GIVEN RECORDS section start

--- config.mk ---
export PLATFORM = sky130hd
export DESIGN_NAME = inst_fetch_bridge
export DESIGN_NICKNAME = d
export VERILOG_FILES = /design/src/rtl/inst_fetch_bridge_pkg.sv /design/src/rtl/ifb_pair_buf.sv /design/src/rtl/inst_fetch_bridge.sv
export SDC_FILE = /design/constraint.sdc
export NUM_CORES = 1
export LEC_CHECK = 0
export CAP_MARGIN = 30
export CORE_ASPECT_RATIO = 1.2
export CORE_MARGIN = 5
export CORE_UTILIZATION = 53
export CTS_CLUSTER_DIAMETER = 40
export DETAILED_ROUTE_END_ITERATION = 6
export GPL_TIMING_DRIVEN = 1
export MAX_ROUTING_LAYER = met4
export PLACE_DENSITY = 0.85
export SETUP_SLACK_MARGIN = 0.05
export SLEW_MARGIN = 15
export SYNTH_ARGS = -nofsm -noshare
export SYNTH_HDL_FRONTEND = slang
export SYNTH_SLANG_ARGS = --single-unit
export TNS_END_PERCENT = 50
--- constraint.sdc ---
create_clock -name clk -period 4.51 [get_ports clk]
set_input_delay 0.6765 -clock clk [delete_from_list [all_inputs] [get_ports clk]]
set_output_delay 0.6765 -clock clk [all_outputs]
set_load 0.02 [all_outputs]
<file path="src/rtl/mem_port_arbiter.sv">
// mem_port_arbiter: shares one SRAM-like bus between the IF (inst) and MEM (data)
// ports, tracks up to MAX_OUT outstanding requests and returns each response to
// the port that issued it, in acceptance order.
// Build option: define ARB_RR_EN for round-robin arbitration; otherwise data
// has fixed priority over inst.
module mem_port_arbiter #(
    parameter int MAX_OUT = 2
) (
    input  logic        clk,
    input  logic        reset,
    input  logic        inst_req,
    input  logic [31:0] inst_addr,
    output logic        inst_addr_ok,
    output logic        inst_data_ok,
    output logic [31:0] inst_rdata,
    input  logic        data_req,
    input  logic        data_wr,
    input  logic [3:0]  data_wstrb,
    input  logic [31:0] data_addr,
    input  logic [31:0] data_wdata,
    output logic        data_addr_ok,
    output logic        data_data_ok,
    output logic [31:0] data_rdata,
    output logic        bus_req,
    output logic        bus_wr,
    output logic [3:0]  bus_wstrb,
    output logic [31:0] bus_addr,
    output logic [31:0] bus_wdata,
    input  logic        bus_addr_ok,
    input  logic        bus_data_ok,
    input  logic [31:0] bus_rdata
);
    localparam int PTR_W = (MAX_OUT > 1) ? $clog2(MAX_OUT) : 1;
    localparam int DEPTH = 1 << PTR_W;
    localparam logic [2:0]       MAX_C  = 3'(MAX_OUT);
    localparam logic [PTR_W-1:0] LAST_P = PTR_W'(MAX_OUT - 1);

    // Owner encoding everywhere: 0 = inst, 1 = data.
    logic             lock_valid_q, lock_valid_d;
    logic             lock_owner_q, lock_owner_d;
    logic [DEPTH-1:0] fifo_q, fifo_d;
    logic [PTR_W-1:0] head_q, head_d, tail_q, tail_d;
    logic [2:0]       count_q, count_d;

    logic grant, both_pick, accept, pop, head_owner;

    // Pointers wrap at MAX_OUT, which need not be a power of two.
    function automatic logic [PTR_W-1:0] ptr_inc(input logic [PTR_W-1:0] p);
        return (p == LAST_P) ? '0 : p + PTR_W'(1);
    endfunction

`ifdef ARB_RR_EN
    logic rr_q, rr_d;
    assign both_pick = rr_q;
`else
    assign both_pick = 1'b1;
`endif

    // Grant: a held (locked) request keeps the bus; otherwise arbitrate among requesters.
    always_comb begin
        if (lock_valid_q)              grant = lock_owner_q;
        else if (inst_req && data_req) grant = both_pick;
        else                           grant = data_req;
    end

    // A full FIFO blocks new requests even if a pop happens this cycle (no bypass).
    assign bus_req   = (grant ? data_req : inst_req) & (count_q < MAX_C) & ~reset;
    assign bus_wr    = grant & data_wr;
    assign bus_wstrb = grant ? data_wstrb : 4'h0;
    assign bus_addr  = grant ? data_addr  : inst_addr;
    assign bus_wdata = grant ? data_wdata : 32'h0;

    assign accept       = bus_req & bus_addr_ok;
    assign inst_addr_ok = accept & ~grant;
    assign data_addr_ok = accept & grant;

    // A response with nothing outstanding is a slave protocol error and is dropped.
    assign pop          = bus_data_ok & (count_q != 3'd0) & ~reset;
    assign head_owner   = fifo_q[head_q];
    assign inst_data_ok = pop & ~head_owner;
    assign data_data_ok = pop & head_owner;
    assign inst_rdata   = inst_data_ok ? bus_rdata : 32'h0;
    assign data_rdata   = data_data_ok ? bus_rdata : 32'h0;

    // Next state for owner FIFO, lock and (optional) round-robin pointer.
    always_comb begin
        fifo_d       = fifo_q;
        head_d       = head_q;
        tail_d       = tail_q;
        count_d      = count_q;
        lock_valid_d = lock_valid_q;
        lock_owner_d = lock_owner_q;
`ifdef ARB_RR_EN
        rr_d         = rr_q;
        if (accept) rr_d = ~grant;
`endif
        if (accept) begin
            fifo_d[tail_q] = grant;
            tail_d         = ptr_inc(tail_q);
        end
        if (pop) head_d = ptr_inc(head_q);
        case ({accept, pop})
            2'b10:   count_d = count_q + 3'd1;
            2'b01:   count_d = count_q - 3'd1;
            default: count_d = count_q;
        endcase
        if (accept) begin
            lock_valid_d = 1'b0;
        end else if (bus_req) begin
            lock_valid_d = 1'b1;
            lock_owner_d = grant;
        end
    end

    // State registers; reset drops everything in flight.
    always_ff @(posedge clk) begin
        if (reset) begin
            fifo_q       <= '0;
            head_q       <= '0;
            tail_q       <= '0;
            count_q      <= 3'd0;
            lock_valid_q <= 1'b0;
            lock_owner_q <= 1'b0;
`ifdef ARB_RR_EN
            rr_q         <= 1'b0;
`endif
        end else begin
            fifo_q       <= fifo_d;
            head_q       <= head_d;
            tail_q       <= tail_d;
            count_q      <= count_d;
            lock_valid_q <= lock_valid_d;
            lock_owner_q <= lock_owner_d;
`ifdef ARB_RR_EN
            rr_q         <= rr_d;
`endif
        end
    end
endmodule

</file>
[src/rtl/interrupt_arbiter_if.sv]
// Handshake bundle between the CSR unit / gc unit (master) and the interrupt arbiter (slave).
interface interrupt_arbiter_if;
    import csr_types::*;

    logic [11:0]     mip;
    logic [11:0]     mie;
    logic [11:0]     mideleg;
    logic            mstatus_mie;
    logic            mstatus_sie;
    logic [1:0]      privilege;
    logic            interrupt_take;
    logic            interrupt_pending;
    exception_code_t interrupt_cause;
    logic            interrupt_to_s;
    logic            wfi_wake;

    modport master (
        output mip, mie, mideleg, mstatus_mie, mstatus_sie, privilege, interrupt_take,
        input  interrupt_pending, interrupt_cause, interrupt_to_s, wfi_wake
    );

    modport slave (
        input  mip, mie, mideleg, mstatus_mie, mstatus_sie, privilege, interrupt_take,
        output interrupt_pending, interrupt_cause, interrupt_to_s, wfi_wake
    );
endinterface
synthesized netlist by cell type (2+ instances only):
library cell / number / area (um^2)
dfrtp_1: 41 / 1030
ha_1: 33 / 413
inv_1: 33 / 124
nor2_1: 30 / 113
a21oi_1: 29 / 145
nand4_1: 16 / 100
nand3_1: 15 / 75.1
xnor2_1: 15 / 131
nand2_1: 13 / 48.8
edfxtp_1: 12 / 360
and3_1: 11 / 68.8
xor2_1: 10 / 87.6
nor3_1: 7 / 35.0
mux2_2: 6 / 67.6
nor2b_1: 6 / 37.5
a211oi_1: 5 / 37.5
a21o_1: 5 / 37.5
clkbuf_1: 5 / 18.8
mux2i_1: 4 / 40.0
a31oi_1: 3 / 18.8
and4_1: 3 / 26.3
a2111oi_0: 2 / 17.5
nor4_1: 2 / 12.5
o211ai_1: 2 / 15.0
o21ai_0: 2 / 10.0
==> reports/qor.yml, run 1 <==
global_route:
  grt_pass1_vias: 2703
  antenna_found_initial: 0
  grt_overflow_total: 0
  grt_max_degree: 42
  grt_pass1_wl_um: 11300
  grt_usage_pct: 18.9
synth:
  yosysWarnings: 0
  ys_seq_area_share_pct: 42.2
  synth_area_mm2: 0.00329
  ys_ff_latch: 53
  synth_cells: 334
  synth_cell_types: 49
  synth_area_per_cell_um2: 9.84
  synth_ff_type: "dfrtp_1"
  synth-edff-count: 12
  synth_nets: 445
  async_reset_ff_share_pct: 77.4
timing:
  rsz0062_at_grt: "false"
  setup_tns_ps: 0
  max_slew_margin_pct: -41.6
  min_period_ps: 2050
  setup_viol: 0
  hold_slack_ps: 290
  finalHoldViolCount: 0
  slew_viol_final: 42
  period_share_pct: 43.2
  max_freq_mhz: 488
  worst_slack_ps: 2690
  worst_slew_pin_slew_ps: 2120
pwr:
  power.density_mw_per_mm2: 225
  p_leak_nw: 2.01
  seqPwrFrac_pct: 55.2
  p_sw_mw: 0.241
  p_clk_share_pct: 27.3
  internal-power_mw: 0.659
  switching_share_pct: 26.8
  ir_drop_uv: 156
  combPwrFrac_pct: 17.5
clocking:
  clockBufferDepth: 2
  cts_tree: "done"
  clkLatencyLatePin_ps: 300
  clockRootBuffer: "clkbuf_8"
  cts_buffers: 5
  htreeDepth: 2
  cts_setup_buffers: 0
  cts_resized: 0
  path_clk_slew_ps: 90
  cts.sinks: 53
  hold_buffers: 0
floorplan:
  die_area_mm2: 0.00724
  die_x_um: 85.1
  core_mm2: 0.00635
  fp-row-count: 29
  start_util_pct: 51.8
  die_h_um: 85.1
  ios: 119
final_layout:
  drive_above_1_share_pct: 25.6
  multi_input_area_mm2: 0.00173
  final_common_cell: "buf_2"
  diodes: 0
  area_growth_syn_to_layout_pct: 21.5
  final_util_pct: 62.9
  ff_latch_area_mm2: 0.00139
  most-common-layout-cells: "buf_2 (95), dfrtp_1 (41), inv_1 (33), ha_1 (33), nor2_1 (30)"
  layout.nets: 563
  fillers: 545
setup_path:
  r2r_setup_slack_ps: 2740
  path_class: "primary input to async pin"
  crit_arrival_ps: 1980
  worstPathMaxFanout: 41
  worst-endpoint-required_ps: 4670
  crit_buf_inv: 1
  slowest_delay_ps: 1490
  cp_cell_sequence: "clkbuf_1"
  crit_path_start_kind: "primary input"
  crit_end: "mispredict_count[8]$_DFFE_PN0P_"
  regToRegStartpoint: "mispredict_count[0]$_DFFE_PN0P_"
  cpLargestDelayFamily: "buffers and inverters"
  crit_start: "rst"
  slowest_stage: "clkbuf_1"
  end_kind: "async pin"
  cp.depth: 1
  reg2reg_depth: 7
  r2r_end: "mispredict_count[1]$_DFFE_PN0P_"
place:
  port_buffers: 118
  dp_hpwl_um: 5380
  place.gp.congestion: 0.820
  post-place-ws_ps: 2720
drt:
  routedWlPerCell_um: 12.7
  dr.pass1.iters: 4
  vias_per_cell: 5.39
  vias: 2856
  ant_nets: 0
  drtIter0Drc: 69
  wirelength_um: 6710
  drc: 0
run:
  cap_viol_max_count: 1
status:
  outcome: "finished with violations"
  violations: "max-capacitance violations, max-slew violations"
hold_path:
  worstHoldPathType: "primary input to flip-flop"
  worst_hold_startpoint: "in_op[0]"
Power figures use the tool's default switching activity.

GIVEN RECORDS section end

### EXERCISE DETAILS
Given the records above, return exactly the lines starting at the line containing "grt_max_degree: 42" and ending at the line containing "cts_resized: 0", including both.

### RESULT FOR THIS EXERCISE
  grt_max_degree: 42
  grt_pass1_wl_um: 11300
  grt_usage_pct: 18.9
synth:
  yosysWarnings: 0
  ys_seq_area_share_pct: 42.2
  synth_area_mm2: 0.00329
  ys_ff_latch: 53
  synth_cells: 334
  synth_cell_types: 49
  synth_area_per_cell_um2: 9.84
  synth_ff_type: "dfrtp_1"
  synth-edff-count: 12
  synth_nets: 445
  async_reset_ff_share_pct: 77.4
timing:
  rsz0062_at_grt: "false"
  setup_tns_ps: 0
  max_slew_margin_pct: -41.6
  min_period_ps: 2050
  setup_viol: 0
  hold_slack_ps: 290
  finalHoldViolCount: 0
  slew_viol_final: 42
  period_share_pct: 43.2
  max_freq_mhz: 488
  worst_slack_ps: 2690
  worst_slew_pin_slew_ps: 2120
pwr:
  power.density_mw_per_mm2: 225
  p_leak_nw: 2.01
  seqPwrFrac_pct: 55.2
  p_sw_mw: 0.241
  p_clk_share_pct: 27.3
  internal-power_mw: 0.659
  switching_share_pct: 26.8
  ir_drop_uv: 156
  combPwrFrac_pct: 17.5
clocking:
  clockBufferDepth: 2
  cts_tree: "done"
  clkLatencyLatePin_ps: 300
  clockRootBuffer: "clkbuf_8"
  cts_buffers: 5
  htreeDepth: 2
  cts_setup_buffers: 0
  cts_resized: 0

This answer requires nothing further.